A 10-minute clip was generated by Garrulous Guts 1.0 on April 28th, 2024.Configured as a digestive system, the installation iteration of Garrulous Guts comprises multiple components. A two-channel 3D animation depicting the gastrointestinal tract, overlaid with texts, is projected onto the wall and the white air ducts covering two subwoofers that playback an algorithmic composition. The low-frequency sounds push the speakers' membranes, causing the capsules containing antibiotics and anti-estrogen hormone powders to pulsate.

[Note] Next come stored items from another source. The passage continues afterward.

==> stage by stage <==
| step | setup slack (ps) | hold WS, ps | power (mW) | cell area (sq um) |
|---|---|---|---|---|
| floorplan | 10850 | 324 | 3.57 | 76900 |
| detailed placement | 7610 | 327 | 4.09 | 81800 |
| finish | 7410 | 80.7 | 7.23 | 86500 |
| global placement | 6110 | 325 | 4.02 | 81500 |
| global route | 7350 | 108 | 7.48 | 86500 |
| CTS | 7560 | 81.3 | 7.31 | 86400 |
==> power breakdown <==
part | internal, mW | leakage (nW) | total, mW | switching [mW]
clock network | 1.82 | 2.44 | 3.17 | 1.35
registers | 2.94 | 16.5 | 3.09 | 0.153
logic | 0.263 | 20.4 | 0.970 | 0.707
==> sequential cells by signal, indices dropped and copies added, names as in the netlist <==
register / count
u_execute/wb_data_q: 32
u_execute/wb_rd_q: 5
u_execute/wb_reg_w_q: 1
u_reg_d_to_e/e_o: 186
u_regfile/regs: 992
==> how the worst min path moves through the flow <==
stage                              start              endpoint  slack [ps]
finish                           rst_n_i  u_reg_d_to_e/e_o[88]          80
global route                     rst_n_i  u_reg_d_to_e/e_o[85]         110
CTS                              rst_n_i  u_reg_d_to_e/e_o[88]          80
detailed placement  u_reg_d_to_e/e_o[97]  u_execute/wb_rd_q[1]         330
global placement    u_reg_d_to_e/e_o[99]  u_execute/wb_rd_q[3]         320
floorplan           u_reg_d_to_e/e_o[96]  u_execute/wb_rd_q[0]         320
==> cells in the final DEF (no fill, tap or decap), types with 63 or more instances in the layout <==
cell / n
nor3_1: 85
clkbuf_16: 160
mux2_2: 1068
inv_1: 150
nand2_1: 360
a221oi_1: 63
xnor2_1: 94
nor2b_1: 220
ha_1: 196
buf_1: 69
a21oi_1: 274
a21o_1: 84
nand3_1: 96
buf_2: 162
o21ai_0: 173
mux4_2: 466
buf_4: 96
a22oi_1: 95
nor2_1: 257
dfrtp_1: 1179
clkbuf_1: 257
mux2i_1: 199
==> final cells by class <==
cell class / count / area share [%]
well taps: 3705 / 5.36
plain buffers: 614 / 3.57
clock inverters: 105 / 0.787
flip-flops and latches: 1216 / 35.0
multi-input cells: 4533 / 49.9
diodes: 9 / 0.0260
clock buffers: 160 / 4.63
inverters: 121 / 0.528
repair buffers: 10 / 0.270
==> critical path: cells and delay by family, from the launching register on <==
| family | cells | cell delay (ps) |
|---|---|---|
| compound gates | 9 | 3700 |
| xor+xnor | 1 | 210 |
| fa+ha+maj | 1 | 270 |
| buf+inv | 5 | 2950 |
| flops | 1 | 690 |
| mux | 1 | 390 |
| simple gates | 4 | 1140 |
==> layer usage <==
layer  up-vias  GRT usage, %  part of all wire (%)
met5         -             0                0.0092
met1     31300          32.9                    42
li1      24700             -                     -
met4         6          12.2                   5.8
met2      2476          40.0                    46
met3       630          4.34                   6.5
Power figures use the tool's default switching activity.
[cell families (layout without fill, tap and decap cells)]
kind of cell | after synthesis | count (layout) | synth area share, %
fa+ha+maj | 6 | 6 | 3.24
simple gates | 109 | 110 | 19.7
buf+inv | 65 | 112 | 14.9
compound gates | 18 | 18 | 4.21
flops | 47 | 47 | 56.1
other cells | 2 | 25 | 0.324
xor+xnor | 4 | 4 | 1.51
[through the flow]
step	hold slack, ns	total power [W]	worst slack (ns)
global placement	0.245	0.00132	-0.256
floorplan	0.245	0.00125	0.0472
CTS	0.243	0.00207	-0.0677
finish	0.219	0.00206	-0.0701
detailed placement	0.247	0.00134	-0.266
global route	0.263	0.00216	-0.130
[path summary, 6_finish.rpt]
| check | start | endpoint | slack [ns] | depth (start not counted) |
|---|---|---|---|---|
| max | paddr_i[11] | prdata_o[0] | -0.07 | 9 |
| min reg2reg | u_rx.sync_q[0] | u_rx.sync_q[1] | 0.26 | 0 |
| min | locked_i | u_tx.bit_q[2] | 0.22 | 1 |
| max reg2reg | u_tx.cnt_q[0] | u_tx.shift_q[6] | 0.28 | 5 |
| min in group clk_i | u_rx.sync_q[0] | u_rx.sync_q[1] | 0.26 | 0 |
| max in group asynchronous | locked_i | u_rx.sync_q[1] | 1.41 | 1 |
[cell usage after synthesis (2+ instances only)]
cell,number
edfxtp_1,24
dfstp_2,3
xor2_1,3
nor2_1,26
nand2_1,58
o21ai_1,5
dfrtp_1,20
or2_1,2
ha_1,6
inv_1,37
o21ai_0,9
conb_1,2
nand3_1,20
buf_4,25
**src/design/fp_pkg.sv**
```systemverilog
// Binary32 only: subnormals flushed to zero, truncating rounding, no exception flags
`default_nettype none

package fp_pkg;

	// Default lane count
	// Top level overrides this through its LANES parameter
	localparam int fp_lanes = 4;

	// Hardware thread index, four threads
	typedef logic [1:0] thread_idx_t;

	// Operations handled by the multi-cycle pipeline
	typedef enum logic [1:0]
	{
		FP_ADD = 2'd0,
		FP_SUB = 2'd1,
		FP_MUL = 2'd2
	} fp_op_t;

	// IEEE 754 binary32 layout
	typedef struct packed
	{
		logic sign;
		logic [7:0] exponent;
		logic [22:0] significand;
	} float32_t;

	// Canonical quiet NaN
	// Every invalid operation collapses to this pattern
	localparam logic [31:0] fp_qnan = 32'h7fc00000;

	// Exponent bias
	localparam logic [7:0] fp_exp_bias = 8'd127;

	// Alignment shift limit
	// 24 significand bits plus guard, round and sticky
	localparam logic [5:0] fp_max_align = 6'd27;

endpackage

`default_nettype wire
```
**src/design/fp_add_stage.sv**
```systemverilog
// Sum is a non-negative magnitude since stage 1 orders operands; no normalization here
`timescale 1ns/10ps
`default_nettype none

module fp_add_stage
	import fp_pkg::*;
	#(
	parameter int LANES = fp_lanes
	)
	(
	input wire clk,
	input wire reset,
	input wire fx2_valid,
	input wire fp_op_t fx2_op,
	input wire thread_idx_t fx2_thread,
	input wire [LANES-1:0] fx2_mask,
	input wire [LANES-1:0][26:0] fx2_significand_le,
	input wire [LANES-1:0][26:0] fx2_significand_se_aligned,
	input wire [LANES-1:0][7:0] fx2_add_exponent,
	input wire [LANES-1:0] fx2_logical_subtract,
	input wire [LANES-1:0] fx2_add_sign,
	input wire [LANES-1:0][47:0] fx2_product,
	input wire [LANES-1:0][9:0] fx2_mul_exponent,
	input wire [LANES-1:0] fx2_mul_sign,
	input wire [LANES-1:0] fx2_result_is_nan,
	input wire [LANES-1:0] fx2_result_is_inf,
	output logic fx3_valid,
	output thread_idx_t fx3_thread,
	output logic [LANES-1:0] fx3_mask,
	output logic fx3_is_mul,
	output logic [LANES-1:0][47:0] fx3_sum,
	output logic [LANES-1:0][9:0] fx3_exponent,
	output logic [LANES-1:0] fx3_sign,
	output logic [LANES-1:0] fx3_result_is_nan,
	output logic [LANES-1:0] fx3_result_is_inf
	);

	logic is_mul;

	assign is_mul = fx2_op == FP_MUL;

	genvar lane;
	generate
		for (lane = 0; lane < LANES; lane++)
		begin : lane_gen
			logic [27:0] add_result;

			// Extra top bit holds the carry of a true add
			assign add_result = fx2_logical_subtract[lane]
				? {1'b0, fx2_significand_le[lane]} - {1'b0, fx2_significand_se_aligned[lane]}
				: {1'b0, fx2_significand_le[lane]} + {1'b0, fx2_significand_se_aligned[lane]};

			always_ff @(posedge clk)
			begin
				if (is_mul)
				begin
					fx3_sum[lane] <= fx2_product[lane];
					fx3_exponent[lane] <= fx2_mul_exponent[lane];
					fx3_sign[lane] <= fx2_mul_sign[lane];
				end
				else
				begin
					// Hidden bit lines up with bit 46, same as the product
					fx3_sum[lane] <= {add_result, 20'h0};
					fx3_exponent[lane] <= {2'b00, fx2_add_exponent[lane]};
					fx3_sign[lane] <= fx2_add_sign[lane];
				end
			end
		end
	endgenerate

	always_ff @(posedge clk, posedge reset)
	begin
		if (reset)
			fx3_valid <= 1'b0;
		else
			fx3_valid <= fx2_valid;
	end

	always_ff @(posedge clk)
	begin
		fx3_thread <= fx2_thread;
		fx3_mask <= fx2_mask;
		fx3_is_mul <= is_mul;
		fx3_result_is_nan <= fx2_result_is_nan;
		fx3_result_is_inf <= fx2_result_is_inf;
	end

endmodule

`default_nettype wire

```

In the sound design for this installation, I employed WaveNet, a deep neural network created by Google DeepMind for synthesizing raw audio waveforms.16 Developed initially for text-to-speech or speech-to-text functions like voice assistants, I trained an instance of WaveNet using a dataset of English speech corpus commonly used in ESL education. In the experiments, I discovered that after training the dataset insufficiently in duration and iteration, the results were glitched, stuttered, and unrecognizable English speech sounds. The new quasi-English speech that emerged from this process is noisy and asemic. It completely defeats the purpose of learning English or a speech recognition algorithm. It reassembles a tongue in the in-between space where one is acquiring a new language. It prompts hesitation, disruption, and unlearning, like vomit.
I gathered sound samples from three additional categories: amplified lung murmurs, sounds of vomiting, and purportedly therapeutic meditation music for alleviating vomiting symptoms. These sounds were then alchemized with the indecipherable English speech using a ChucK program devised by my collaborator Jason Doell, employing an aleatory algorithm to produce an endlessly generative composition. While the digital paintings in the Deep Aware Triads series are output artworks,17 the composition in Garrulous Guts is executable code, generating distinct outputs of infinite duration when activated at runtime.
ERROAR#4 - the Oral Logic (2019), Deep Aware Triads - orishormonospina (2019), and Garrulous Guts (2019) eventually coalesced into my solo exhibition project, titled The Oral Logic, in 2019. As we journey into the electronic expanse, we, as consumers and feeders, ingest, ruminate, metabolize, and assimilate electronic culture across all domains. From ingestion to articulation, from the molecular to the epistemological, our body and psyche are tethered to the cybogian economy. Massive networks mobilized by planetary computation exhibit both affective and cognitive capacities. In this context, The Oral Logic scrutinized the poetics and politics of human-machine coupling, prompting inquiry into the trajectory of this symbiotic relationship. And Smaller, Slower, Sloppier offers a framework—err with machines—to exchange agencies and enfold contingencies. Abort and divert together from hegemonic forces while building a morphing network of meaning-becoming.